Multi-headed attention concatenates attention-head outputs and linearly projects them to keep consistent embedding dimensions.

In [15]:
class MultiHeadAttention(nn.Module):
    def __inti__(self, d_model, num_heads):
        super().__init()
        self.d_model = d_model
        # number of attention heads handling embedding size head_dim
        self.num_heads = num_heads
        self.head_dim = d_model // num_heads

        # linear transformations for attention inputs
        self.query_linear = nn.Linear(d_model, d_model)
        self.key_linear = nn.Linear(d_model, d_model)
        self.value_linear = nn.Linear(d_model, d_model)
        
        # final concatenated output
        self.output_layer = nn.Linear(d_model, d_model)

    def split_heads(self, x, batch_size):
        # splits the input across the heads
        x = x.view(batch_size, -1, self.num_heads, self.head_dim)
        return x.permute(0,2,1,3).contiguous().view(batch_size * self.num_heads, -1 , self.head_dim)

    def compute_attention(self, query, key, mask=None):
        # calculates the attention weights inside each head
        scores = torch.matmul(query, key.permute(1,2,0))
        if mask is not None:
            scores = scores.masked_fill(mask == 0, float("-1e9"))
        attention_weights = nn.torch.functional.softmax(scores, dim=-1)
        return attention_weights

    def forward(self, query, key, value, mask=None):
        batch_size = query.size(0)

        query = self.split_heads(
            self.query_linear(query), batch_size
        )
        key = self.split_heads(
            self.key_linear(key), batch_size
        )
        value = self.split_heads(
            self.value_linear(value), batch_size
        )

        attention_weights = self.compute_attention(query, key, mask)

        output = torch.matmul(attention_weights, value)
        output = output.view(
            batch_size, 
            self.num_heads, 
            -1, 
            self.head_dim
        ).permute(0,2,1,3).contiguous().view(batch_size, -1 , self.d_model)

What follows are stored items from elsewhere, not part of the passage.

[src/hdl/sra_pkg.sv]
package sra_pkg;

  localparam int unsigned MAX_ENTRIES_DEF = 32;
  localparam int unsigned COL_W = 31;
  localparam int unsigned VAL_W = 64;

  localparam logic signed [VAL_W-1:0] VAL_MAX = {1'b0, {(VAL_W-1){1'b1}}};
  localparam logic signed [VAL_W-1:0] VAL_MIN = {1'b1, {(VAL_W-1){1'b0}}};

  typedef enum logic {
    REQ_INSERT = 1'b0,
    REQ_FLUSH  = 1'b1
  } req_t;

  typedef enum logic [1:0] {
    STATUS_EMIT  = 2'd0,
    STATUS_DROP  = 2'd1,
    STATUS_EMPTY = 2'd2
  } status_t;

  typedef enum logic {
    ST_IDLE  = 1'b0,
    ST_FLUSH = 1'b1
  } state_t;

  typedef enum logic [1:0] {
    CELL_HOLD   = 2'd0,
    CELL_INSERT = 2'd1,
    CELL_POP    = 2'd2
  } cell_op_t;

  typedef struct packed {
    logic                    req_type;
    logic [COL_W-1:0]        column;
    logic signed [VAL_W-1:0] entry_value;
  } in_item_t;

  typedef struct packed {
    logic [1:0]              status;
    logic [COL_W-1:0]        out_column;
    logic signed [VAL_W-1:0] out_value;
    logic                    last;
  } out_item_t;

  // Broadcast to every cell of the chain
  typedef struct packed {
    cell_op_t                op;
    logic                    new_entry;
    logic [COL_W-1:0]        column;
    logic signed [VAL_W-1:0] value;
  } cell_ctrl_t;

  function automatic logic signed [VAL_W-1:0] sat_add(
    input logic signed [VAL_W-1:0] a,
    input logic signed [VAL_W-1:0] b
  );
    logic signed [VAL_W-1:0] s;
    s = a + b;
    if ((a[VAL_W-1] == b[VAL_W-1]) && (s[VAL_W-1] != a[VAL_W-1])) begin
      s = a[VAL_W-1] ? VAL_MIN : VAL_MAX;
    end
    return s;
  endfunction

endpackage

[src/hdl/sra_cell.sv]
module sra_cell (
  input  logic                              clk,
  input  logic                              rst_n,
  input  sra_pkg::cell_ctrl_t               ctrl,
  input  logic                              left_lt,
  input  logic                              left_valid,
  input  logic [sra_pkg::COL_W-1:0]         left_column,
  input  logic signed [sra_pkg::VAL_W-1:0]  left_sum,
  input  logic                              right_valid,
  input  logic [sra_pkg::COL_W-1:0]         right_column,
  input  logic signed [sra_pkg::VAL_W-1:0]  right_sum,
  output logic                              valid,
  output logic [sra_pkg::COL_W-1:0]         column,
  output logic signed [sra_pkg::VAL_W-1:0]  sum,
  output logic                              lt,
  output logic                              eq
);

  logic                             valid_r, valid_nxt;
  logic [sra_pkg::COL_W-1:0]        column_r, column_nxt;
  logic signed [sra_pkg::VAL_W-1:0] sum_r, sum_nxt;

  // Compare held key against the broadcast column
  assign lt = valid_r && (column_r < ctrl.column);
  assign eq = valid_r && (column_r == ctrl.column);

  assign valid  = valid_r;
  assign column = column_r;
  assign sum    = sum_r;

  // Merge, place, shift right on insert; shift left on pop
  always_comb begin
    valid_nxt  = valid_r;
    column_nxt = column_r;
    sum_nxt    = sum_r;
    case (ctrl.op)
      sra_pkg::CELL_INSERT: begin
        if (eq) begin
          sum_nxt = sra_pkg::sat_add(sum_r, ctrl.value);
        end else if (ctrl.new_entry && !lt) begin
          if (left_lt) begin
            valid_nxt  = 1'b1;
            column_nxt = ctrl.column;
            sum_nxt    = ctrl.value;
          end else begin
            valid_nxt  = left_valid;
            column_nxt = left_column;
            sum_nxt    = left_sum;
          end
        end
      end
      sra_pkg::CELL_POP: begin
        valid_nxt  = right_valid;
        column_nxt = right_column;
        sum_nxt    = right_sum;
      end
      default: begin
      end
    endcase
  end

  always_ff @(posedge clk) begin
    if (!rst_n) begin
      valid_r <= 1'b0;
    end else begin
      valid_r <= valid_nxt;
    end
  end

  always_ff @(posedge clk) begin
    column_r <= column_nxt;
    sum_r    <= sum_nxt;
  end

endmodule

[config.mk]
export PLATFORM = sky130hd
export DESIGN_NAME = sra_cell
export DESIGN_NICKNAME = d
export VERILOG_FILES = /design/src/hdl/sra_pkg.sv /design/src/hdl/sra_cell.sv
export SDC_FILE = /design/constraint.sdc
export NUM_CORES = 1
export LEC_CHECK = 0
export ABC_AREA = 1
export ABC_CLOCK_PERIOD_IN_PS = 7690
export BUFFER_PORTS_ARGS = -buffer_cell sky130_fd_sc_hd__buf_2
export CAP_MARGIN = 20
export CORE_ASPECT_RATIO = 1.1
export CORE_MARGIN = 8
export CORE_UTILIZATION = 35
export DETAILED_ROUTE_END_ITERATION = 8
export HOLD_SLACK_MARGIN = 0.05
export MAX_ROUTING_LAYER = met4
export PLACE_DENSITY = 0.7
export SLEW_MARGIN = 30
export SYNTH_ARGS = -nofsm -noshare
export SYNTH_HDL_FRONTEND = slang
export SYNTH_SLANG_ARGS = --single-unit
[constraint.sdc]
create_clock -name clk -period 7.69 [get_ports clk]
set_input_delay 1.1535 -clock clk [delete_from_list [all_inputs] [get_ports clk]]
set_output_delay 1.1535 -clock clk [all_outputs]
set_load 0.05 [all_outputs]
After elaboration in Yosys (flattened, before gate mapping)
Cells that the tools add are included.
{"block": "classes", "shift": 0, "n_bitwise": 0, "n_mul": 0, "reduce_logical": 8, "add_sub_neg": 1, "n_lt_le_gt_ge": 1, "div_mod_pow": 0, "muxes": 14, "eq_ne": 8}
{"operator": "two-way mux 64 bit", "n": 5}
{"operator": "one-hot mux 64 bit (2 select lines)", "n": 1}
{"operator": "two-way mux 31 bit", "n": 3}
{"operator": "adder 64 bit", "n": 1}
{"operator": "one-hot mux 31 bit (2 select lines)", "n": 1}
{"operator": "== test 31 bit", "n": 1}
{"operator": "< comparator 31 bit", "n": 1}
{"operator": "logical AND 1 bit", "n": 4}
{"operator": "!= test 2 bit, second input constant", "n": 2}
{"operator": "two-way mux 1 bit", "n": 3}
{"operator": "!= test 3 bit, second input constant", "n": 1}
{"operator": "AND reduction 3 bit", "n": 1}
{"operator": "== test 2 x 1 -> 1 bit, second input constant", "n": 1}
{"operator": "== test 2 bit, second input constant", "n": 1}
{"operator": "one-hot mux 1 bit (2 select lines)", "n": 1}
{"operator": "AND reduction 2 bit", "n": 1}
{"operator": "nonzero test 2 bit", "n": 1}
{"operator": "== test 1 bit", "n": 1}
{"operator": "logical NOT 1 bit", "n": 1}
{"operator": "!= test 1 bit", "n": 1}
{"block": "totals", "regBits": 96, "ram_bits": 0, "latchBits": 0, "elab_cells": 35, "romBits": 0, "n_memories": 0}

Longest topological paths before layout
Gate-level depths: netlist of the first run.
{"block": "depth", "depth_word": 7, "ltp_mapped": 19, "ltp_nobuf": 18}

Worst setup path before layout of the first run
Ideal clock, no wire load.
{"block": "synth_path", "path_type": "in2reg", "startpoint": "input ctrl[94] (netlist bit)", "endpoint": "register sum_r, in the netlist sum[63] (enable)", "arrival_time_ps": 5765, "stages": 12, "path_slack_ps": 1621, "setup_ps": 305, "cell_sequence": "inv_1 > ha_1 > nand4_1 > nor3b_1 > nand2_1 > inv_1 > nand3_1 > nand2_1 > inv_1 > a21oi_1 > o21ai_0 > inv_1"}
{"block": "synth_via", "elab_chain_len": 6}
{"element": "start, declared", "line_no": "sra_cell.sv:4", "text": "input sra_pkg::cell_ctrl_t ctrl,"}
{"element": "< comparator 31 bit", "line_no": "sra_cell.sv:24", "text": "assign lt = valid_r && (column_r < ctrl.column);"}
{"element": "logical AND 1 bit", "line_no": "sra_cell.sv:24"}
{"element": "logical NOT 1 bit", "line_no": "sra_cell.sv:40", "text": "end else if (ctrl.new_entry && !lt) begin"}
{"element": "logical AND 1 bit", "line_no": "sra_cell.sv:40"}
{"element": "!= test 3 bit (no line) *"}
{"element": "AND reduction 2 bit (no line) *"}
{"element": "end signal, assigned", "line_no": "sra_cell.sv:72", "text": "sum_r <= sum_nxt;"}
{"element": "end, declared", "line_no": "sra_cell.sv:21", "text": "logic signed [sra_pkg::VAL_W-1:0] sum_r, sum_nxt;"}
Every way passes the cells marked *; elsewhere a longest branch is shown, timed or not.
A chain may end at the register's enable or synchronous reset.

Final worst setup path of the first run
{"block": "layout_path", "startpoint": "input ctrl[78] (netlist bit)", "endpoint": "output eq"}
{"block": "layout_via", "elab_chain_len": 2}
{"element": "== test 31 bit", "line_no": "sra_cell.sv:25", "text": "assign eq = valid_r && (column_r == ctrl.column);"}
{"element": "logical AND 1 bit", "line_no": "sra_cell.sv:25"}
{"element": "end, declared", "line_no": "sra_cell.sv:16", "text": "output logic eq"}
No other way between the ends.

==> results of run 1 <==
==> flip-flops by register name (all words and copies together) (netlist names) <==
signal and cells:
column 31, valid 1, sum 64
==> layout by cell type, fill, tap and decap left out, drive strengths merged, types with 13 or more instances in the layout <==
master	instances
nand3	73
buf	399
o21bai	15
inv	204
ha	94
nand4	13
xor2	31
nor2	202
nand2	855
o21ai	44
a31oi	65
edfxtp	95
a21oi	157
nor3	14
==> layer usage <==
metal  up-vias  share of wire, %  global-route usage (%)
met5         -                 0                       -
met4         0               3.6                    9.38
met3        83               7.9                    5.26
met2       588                48                    42.2
met1      6402                40                    28.2
li1       7053                 -                       -
==> final timing paths <==
kind / from / endpoint
max: ctrl[78] / eq
min: valid / valid
max reg2reg: column[2] / sum[45]
min reg2reg: valid / valid
==> final cells by class <==
class	instances	area (µm²)	share of cell area, %
multi-input cells	1597	8030	55.2
flip-flops and latches	96	2870	19.8
repair buffers	399	2030	14.0
inverters	203	764	5.26
well taps	438	548	3.77
clock buffers	10	229	1.57
clock inverters	6	45.0	0.310
diodes	10	25.0	0.172
==> worst max-delay path: cells and delay by family <==
family,cells,cell delay [ns]
buffers and inverters,6,1.08
adders and majority gates,1,0.28
and+or+nand+nor,4,0.67
==> report_power, final <==
part	internal [mW]	switching (mW)
sequential	0.634	0.0305
combinational	0.352	0.764
clock	0.221	0.231
==> cells by family (layout without fill, tap and decap cells) <==
group                    count (synthesis)  in the layout  share of synthesized area, %
AO/OA/AOI/OAI                          299            299                          14.1
XOR/XNOR                                34             34                          2.49
adder cells (fa/ha/maj)                 95             95                          9.98
AND/OR/NAND/NOR                       1169           1169                          40.3
other                                    0             10                             0
buffers and inverters                  263            618                          9.24
flip-flops                              96             96                          24.0
==> stage by stage <==
stage / setup slack, ns / area, µm² / hold WS (ns) / std cells
5_1_grt: 3.05 / 14500 / 0.686 / 2758
3_5_place_dp: 3.24 / 14200 / 0.657 / 2733
4_1_cts: 3.29 / 14500 / 0.668 / 2749
3_3_place_gp: 3.21 / 14200 / 0.641 / 2732
6_report: 3.32 / 14500 / 0.669 / 2759
2_1_floorplan: 1.62 / 12000 / 0.738 / 1956
==> out/results.ini, run 1 <==
[status]
status = complete, no violations

[routing]
ant_nets = 0
route.detailed.drc = 0
drt_first_iter_violations = 890
routed_wl_um = 49800
post_drt_wl_per_cell_um = 18.1
drt-pass1-iter-count = 5
post_drt_via_cell_ratio = 5.12
route.vias.total = 14126

[cts]
tritoncts_num_sinks = 96
post_cts_setup_buffer_count = 0
cts-root-buf = sky130_fd_sc_hd__clkbuf_16
clockBufferDepth = 2
worst_skew_pair.late_latency_ns = 0.37
cts.htree.levels = 3
cells_resized_by_post_cts_repair = 0
ctsHoldBuffers = 0
clkTransAtPathRegs_ns = 0.08
tritoncts = done
numCtsBuffers = 9

[setup_path]
critPathCaptureType = output port
critPathLaunchType = input pin
worstPathArrival_ns = 3.21
reg2regPathDepth = 10
r2r_slack_ns = 4.13
cpMostUsedCell = sky130_fd_sc_hd__inv_1
max_stage_delay_ns = 0.42
path_max_fanout = 66
critical-path-slowest-cell = sky130_fd_sc_hd__nor4_1
worst_ep_required_time_ns = 6.54
path_class = input pin to output port
worstPathCellList = buf_2 > inv_1 > ha_1 > nand2_1 > inv_1 > nand2_1 > nor4_1 > nand3_2 > buf_4 > inv_1 > buf_2

[pwr]
max-vdd-ir-drop_mv = 0.106
design_power_total_mw = 2.23
power_leakage_nw = 7.42
power.density_nw_per_um2 = 153

[sta]
final_hold_viol_count = 0
worstMarginPinSlew_ns = 0.980
setup_viol = 0
maxSlewViolCount = 0
setup_tns_ns = 0
rsz0062_at_grt = no
max_clock_freq_mhz = 229
post-route-period-util_pct = 56.8
final.setup_skew_ns = 0.0125
min_period_ns = 4.37
slew-limit-headroom_pct = 34.0

[flow_run]
drv_cap = 0

[grt]
grt_first_pass_wirelength_um = 77000
grt_antenna_before_repair = 10
maximum_number_of_pins_on_one_net_before_global_route_repair = 96
grt_use_total_pct = 24.8
number_of_global_route_vias_before_repair = 14598
globalRoute.totalOverflow = 0

[logic_synthesis]
synth.top_cells.by_count = 782 x sky130_fd_sc_hd__nand2_1, 194 x sky130_fd_sc_hd__nor2_1, 190 x sky130_fd_sc_hd__inv_1
count_of_flip_flops_with_a_built_in_enable_after_synthesis = 95
postSynth.topFlopCell = sky130_fd_sc_hd__edfxtp_1
yosys.area.top_type_share_pct = 24.5
synth_sequential_area_ratio_pct = 24.0
yosysTopAreaCell = sky130_fd_sc_hd__nand2_1
post_synth_num_cell_types = 40
netlist_top_cells_area = sky130_fd_sc_hd__nand2_1 24%, sky130_fd_sc_hd__edfxtp_1 24%, sky130_fd_sc_hd__ha_1 9.8%
synth_seq_cells = 96
synth.most_common_cell = sky130_fd_sc_hd__nand2_1
number_of_nets_produced_by_synthesis = 2344
synth_async_sr_flop_share_pct = 0
syn_area_um2 = 12000
ys.warnings.count = 0
avgSynthCellArea_um2 = 6.13
synthCells = 1956

[placement]
buffer_ports.inserted = 390
gp_congestion = 0.978
dp.final_hpwl_um = 41900

[floorplan]
dieArea_um2 = 40400
die_width_um = 192
floorplan.initialDensity_pct = 35.3
num_rows = 71
floorplan.core_area_um2 = 33900
height_of_the_die_um = 210
floorplan.io_pins = 391

[final_layout]
fin_util_pct = 42.9
final_layout_size_suffix_gt1_share_pct = 22.6
num-fill-cells = 3727
layout.nets = 2694
syn_to_final_growth_pct = 21.4

[worst_hold_path]
hold_path.class = register to register
worstHoldPathCells = 2

Power figures use the tool's default switching activity.
==> run 2: changes to the inputs <==
ABC_CLOCK_PERIOD_IN_PS = 4000   (was 7690)
PLACE_DENSITY = 0.72   (was 0.7)
clock period = 4 ns   (was 7.69 ns; I/O delays follow)
==> out/results.ini, run 2 (synthesized netlist as in run 1, its figures left out) <==
[status]
status = complete, no violations

[placement]
gp_congestion = 0.960
dpl_worst_slack_ns = 0.595
buffer_ports.inserted = 390
dp.final_hpwl_um = 41600

[cts]
tritoncts_num_sinks = 96
worst_skew_pair.late_latency_ns = 0.38
cts.htree.levels = 3
cts-root-buf = sky130_fd_sc_hd__clkbuf_16
ctsHoldBuffers = 0
clockBufferDepth = 2
post_cts_setup_buffer_count = 0
cells_resized_by_post_cts_repair = 0
numCtsBuffers = 9
tritoncts = done
clkTransAtPathRegs_ns = 0.08

[setup_path]
path_class = register to register
critPathLaunchType = register
worstPathCellList = ha_1 > nand2_1 > nor2_1 > inv_2 > nor2_1 > a21oi_2 > nand2_4 > nand2_2 > nand2_2 > nand2_1 > nand3_4 > nand2_8 > nand2_2 > nand2_1 > nand2_1 > nand2_1
critPathCaptureType = register
cpMostUsedCell = sky130_fd_sc_hd__nand2_1
r2r_slack_ns = 0.82
max_stage_delay_ns = 0.42
path_max_fanout = 63
critical-path-slowest-cell = sky130_fd_sc_hd__edfxtp_1
worstPathArrival_ns = 3.32
worst_ep_required_time_ns = 4.13

[routing]
post_drt_via_cell_ratio = 5.08
route.detailed.drc = 0
routed_wl_um = 49800
drt-pass1-iter-count = 5
route.vias.total = 14048
ant_nets = 0
post_drt_wl_per_cell_um = 18.0
top_signal_layer_used = met4
route.met3.wl_um = 3480
routed-wl-met2_um = 24900
drt_first_iter_violations = 827
total_routed_wire_length_on_the_met1_layer_um = 20600

[sta]
final_hold_viol_count = 0
slew-limit-headroom_pct = 47.9
hold_ws_ns = 0.468
maxSlewViolCount = 0
worstMarginPinSlew_ns = 0.781
min_period_ns = 3.18
rsz0062_at_grt = no
post-route-period-util_pct = 79.6
setup_tns_ns = 0
final.setup_skew_ns = 0.0145
setup_viol = 0
fin_ws_ns = 0.817
max_clock_freq_mhz = 314

[final_layout]
mostFrequentLayoutCell = sky130_fd_sc_hd__nand2_1
num-fill-cells = 3676
mostFrequentLayoutCells = 782 x sky130_fd_sc_hd__nand2_1, 390 x sky130_fd_sc_hd__buf_2, 194 x sky130_fd_sc_hd__nor2_1
syn_to_final_growth_pct = 22.5
final_layout_size_suffix_gt1_share_pct = 22.7
layout.nets = 2697
largest_reg_flops = 64

[pwr]
power.density_nw_per_um2 = 308
max-vdd-ir-drop_mv = 0.187
power_leakage_nw = 7.49

[floorplan]
num_rows = 71
floorplan.io_pins = 391
floorplan.initialDensity_pct = 35.3
die_width_um = 192
floorplan.core_area_um2 = 33900
dieArea_um2 = 40400
height_of_the_die_um = 210

[worst_hold_path]
hold_path.class = input pin to register

[grt]
grt_use_total_pct = 24.6
number_of_global_route_vias_before_repair = 14461
maximum_number_of_pins_on_one_net_before_global_route_repair = 161
globalRoute.totalOverflow = 0
grt_antenna_before_repair = 16
grt_first_pass_wirelength_um = 76600

[flow_run]
drv_cap = 0

==> run 2: cell types whose count changed in the layout (fill, tap and decap cells not counted), sizes merged <==
cell,delta
clkinvlp,-3
buf,+3
inv,+1
bufinv,+3
diode,+6
clkinv,-1
==> run 2: stage by stage <==
step | power [mW] | std cells | instance area (µm²) | util (%)
3_5_place_dp | 3.43 | 2736 | 14300 | 42.1
6_report | 4.51 | 2768 | 14700 | 43.2
3_3_place_gp | 3.41 | 2736 | 14300 | 42.1
4_1_cts | 4.53 | 2752 | 14600 | 43.1
5_1_grt | 4.78 | 2767 | 14700 | 43.2
2_1_floorplan | 2.81 | 1956 | 12000 | -
==> run 2: final timing paths <==
kind                            startpoint       to  cells after the start
worst max register to register     sum[23]  sum[33]                     16
worst max-delay path               sum[23]  sum[33]                     16
worst min register to register       valid    valid                      2
worst min-delay path                 rst_n    valid                      2
==> run 2: where the power goes <==
part | switching, mW | leakage [nW] | internal, mW
Sequential | 0.0563 | 0.928 | 1.22
Clock | 0.463 | 0.174 | 0.634
Combinational | 1.46 | 6.39 | 0.678
Total | 1.98 | 7.49 | 2.53
==> run 2: area by class of cell <==
class / count / area [µm²] / share of cell area, %
Multi-Input combinational cell: 1597 / 8030 / 54.7
Sequential cell: 96 / 2870 / 19.6
Timing Repair Buffer: 402 / 2070 / 14.1
Inverter: 203 / 764 / 5.21
Tap cell: 438 / 548 / 3.73
Clock buffer: 10 / 239 / 1.63
Clock inverter: 6 / 113 / 0.767
Antenna cell: 16 / 40.0 / 0.273
==> run 2: layer usage <==
layer,vias up,global-route usage [%]
li1,7072,-
met1,6379,28.3
met2,549,43.8
met3,48,4.50
met4,0,5.48
met5,-,-
==> run 2: critical path: cells and delay by family (launching register included) <==
family | cells | cell delay, ns
AND/OR/NAND/NOR | 13 | 1.86
flip-flops | 1 | 0.42
adder cells (fa/ha/maj) | 1 | 0.38
AO/OA/AOI/OAI | 1 | 0.10
buffers and inverters | 1 | 0.09
==> run 3: changes to the inputs <==
ABC_CLOCK_PERIOD_IN_PS = 3200   (was 4000)
PLACE_DENSITY = 0.7   (was 0.72)
clock period = 3.2 ns   (was 4 ns; I/O delays follow)
==> out/results.ini, run 3 (synthesized netlist as in run 1, its figures left out) <==
[cts]
clkTransAtPathRegs_ns = 0.08
cts-root-buf = sky130_fd_sc_hd__clkbuf_16
worst_skew_pair.late_latency_ns = 0.37
cells_resized_by_post_cts_repair = 0
post_cts_setup_buffer_count = 0
cts.htree.levels = 3
ctsHoldBuffers = 0
tritoncts_num_sinks = 96
numCtsBuffers = 9
tritoncts = done
clockBufferDepth = 2

[floorplan]
die_width_um = 192
num_rows = 71
dieArea_um2 = 40400
height_of_the_die_um = 210
floorplan.io_pins = 391
floorplan.initialDensity_pct = 35.3
floorplan.core_area_um2 = 33900

[routing]
route.vias.total = 14169
routed_wl_um = 51000
ant_nets = 0
post_drt_wl_per_cell_um = 18.3
route.detailed.drc = 0
drt-pass1-iter-count = 5
post_drt_via_cell_ratio = 5.09
drt_first_iter_violations = 805

[final_layout]
final_layout_size_suffix_gt1_share_pct = 23.8
layout.nets = 2721
mostFrequentLayoutCell = sky130_fd_sc_hd__nand2_1
syn_to_final_growth_pct = 24.3
largest_reg_flops = 64
layout.cells.non_filler = 2783
mostFrequentLayoutCells = 781 x sky130_fd_sc_hd__nand2_1, 389 x sky130_fd_sc_hd__buf_2, 194 x sky130_fd_sc_hd__nor2_1
num-fill-cells = 3712
fin_util_pct = 43.9

[sta]
max_clock_freq_mhz = 339
rsz0062_at_grt = no
setup_viol = 0
min_period_ns = 2.95
maxSlewViolCount = 0
final.setup_skew_ns = 0.0103
hold_ws_ns = 0.357
slew-limit-headroom_pct = 59.8
final_hold_viol_count = 0
fin_ws_ns = 0.251
post-route-period-util_pct = 92.2
worstMarginPinSlew_ns = 0.596

[placement]
dpl_worst_slack_ns = 0.0902
buffer_ports.inserted = 390
placed_cells = 2760
dp.final_hpwl_um = 43100
gp_congestion = 1.00

[setup_path]
max_stage_delay_ns = 0.40
startpoint = sum[46]
path_max_fanout = 21
worstPathArrival_ns = 3.18
critical-path-slowest-cell = sky130_fd_sc_hd__edfxtp_1
critPathCaptureType = register
critPathLaunchType = register
path_class = register to register
worst_ep_required_time_ns = 3.43
cpMostUsedCell = sky130_fd_sc_hd__nand2_1
worstPathCellList = ha_1 > a21oi_1 > nand2_1 > a21oi_1 > nand2_1 > a21oi_2 > nand2_2 > nand2_1 > nand3_4 > nand2_8 > buf_4 > nand2_2 > nand2_1 > nand2_1 > nand2_1
timing.rr.start = sum[46]

[grt]
globalRoute.totalOverflow = 0
number_of_global_route_vias_before_repair = 14688
maximum_number_of_pins_on_one_net_before_global_route_repair = 74
grt_use_total_pct = 25.3
grt_antenna_before_repair = 6
grt_first_pass_wirelength_um = 78100

[pwr]
power_leakage_nw = 7.60
max-vdd-ir-drop_mv = 0.229
power.density_nw_per_um2 = 373

[status]
status = complete, no violations

[flow_run]
drv_cap = 0

[worst_hold_path]
min-delay-start = rst_n
hold_path.class = input pin to register

## run 3: stage by stage
| step | setup TNS, ns | power [mW] | cell area [µm²] |
|---|---|---|---|
| floorplan | -0.102 | 3.51 | 12000 |
| global placement | 0 | 4.36 | 14600 |
| detailed placement | 0 | 4.38 | 14600 |
| CTS | 0 | 5.57 | 14900 |
| global route | 0 | 5.90 | 14900 |
| finish | 0 | 5.55 | 14900 |
## run 3: routing by layer
metal	GRT usage, %	part of all wire [%]
met2	44.0	49
met4	7.70	2.5
met3	4.63	6.6
met5	-	0
met1	29.0	42
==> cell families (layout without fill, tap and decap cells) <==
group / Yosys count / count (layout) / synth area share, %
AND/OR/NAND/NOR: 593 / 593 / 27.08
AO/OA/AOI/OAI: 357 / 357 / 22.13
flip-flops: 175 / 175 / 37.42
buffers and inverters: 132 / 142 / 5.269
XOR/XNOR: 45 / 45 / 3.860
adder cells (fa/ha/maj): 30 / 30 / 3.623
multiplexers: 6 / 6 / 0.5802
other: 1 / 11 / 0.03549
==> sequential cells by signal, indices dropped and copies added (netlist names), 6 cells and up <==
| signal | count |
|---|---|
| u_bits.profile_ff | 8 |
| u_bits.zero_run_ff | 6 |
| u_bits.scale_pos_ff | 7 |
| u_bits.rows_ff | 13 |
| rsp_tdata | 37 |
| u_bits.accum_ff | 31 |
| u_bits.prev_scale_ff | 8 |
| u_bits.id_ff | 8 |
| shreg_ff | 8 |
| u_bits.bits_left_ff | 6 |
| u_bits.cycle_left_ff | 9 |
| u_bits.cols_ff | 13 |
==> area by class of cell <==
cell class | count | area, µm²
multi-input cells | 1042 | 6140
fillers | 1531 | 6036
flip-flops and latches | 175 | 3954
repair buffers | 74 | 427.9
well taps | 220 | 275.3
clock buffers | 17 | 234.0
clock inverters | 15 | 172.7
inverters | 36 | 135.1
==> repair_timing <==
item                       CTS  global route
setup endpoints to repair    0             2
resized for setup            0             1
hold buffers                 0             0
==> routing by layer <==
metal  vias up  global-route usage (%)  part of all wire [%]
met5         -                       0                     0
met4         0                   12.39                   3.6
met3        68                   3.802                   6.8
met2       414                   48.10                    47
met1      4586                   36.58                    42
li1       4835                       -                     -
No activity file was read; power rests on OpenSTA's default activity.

        return self.output_layer(output)

## TransformerEncoder Model

In [2]:
sample_texts = [
    'I love this product',
    'This is terrible',
    'Could be better',
    'This is the best',
]

In [3]:
labels = [1,0,0,1]

In [4]:
train_data, test_data = sample_texts[:3], sample_texts[3:]
train_labels, test_labels = labels[:3], labels[3:]

TransformerEncoderLayer:

* d_model - influences the model's representational depth
* nhead - determines how many word contexts the model can focus on simultaneously, impacting its contextual understanding

In [9]:
class TransformerEncoder(nn.Module):
    def __init__(self, embed_size, heads, num_layers, dropout):
        super().__init__()
        self.encoder = nn.TransformerEncoder(
            nn.TransformerEncoderLayer(d_model=embed_size, nhead=heads),
            num_layers=num_layers
        )
        self.fc = nn.Linear(embed_size, 2)

    def forward(self, x):
        x = self.encoder(x)
        x = x.mean(dim=1)
        return self.fc(x)

In [None]:
model = TransformerEncoder(embed_size=512, heads=8, num_layers=3, dropout=0.5)

In [12]:
optimizer = torch.optim.Adam(model.parameters(), lr=0.001)
loss_function = nn.CrossEntropyLoss()

In [None]:
# training loop
for epoch in range(10):
    for sentence, label in zip(train_data,train_labels):
        # Split the sentences into tokens and stack the embeddings
        tokens = sentence.split()
        data = torch.stack([token_embeddings[i] for i in tokens], dim=1)
        output = model(data)
        loss = loss_function(output, torch.tensor([label]))
        # Zero the gradients and perform a backward pass
        optimizer.zero_grad()
        loss.backwards()
        optimizer.step()

In [13]:
# testing
def predict(sentence):
    model.eval()
    # Deactivate the gradient computations and get the sentiment prediction.
    with torch.no_grad():
        tokens = sentence.split()
        data = torch.stack([token_embeddings.get(token, torch.rand((1, 512))) for i in tokens], dim=1)
        output = model(data)
        predicted = torch.argmax(output, dim=1)
    return 'positive' if predicted.item() == 1 else 'negative'

## RNN with Attention Model

In [2]:
sample_text = [
    "the animal didn't cross the street because it was too tired",
    "the cat sat on the mat",
]

In [7]:
# vocabulary and word index
vocab = set(' '.join(sample_text).split())
word_to_idx = {word:idx for idx, word in enumerate(vocab)}
ix_to_word = {idx:word for idx, word in enumerate(vocab)}

In [15]:
# encoder/decoder data
pairs = [sentence.split() for sentence in sample_text]
input_data = [[word_to_idx[word] for word in sentence[:-1]] for sentence in pairs]
target_data = [word_to_idx[sentence[-1]] for sentence in pairs]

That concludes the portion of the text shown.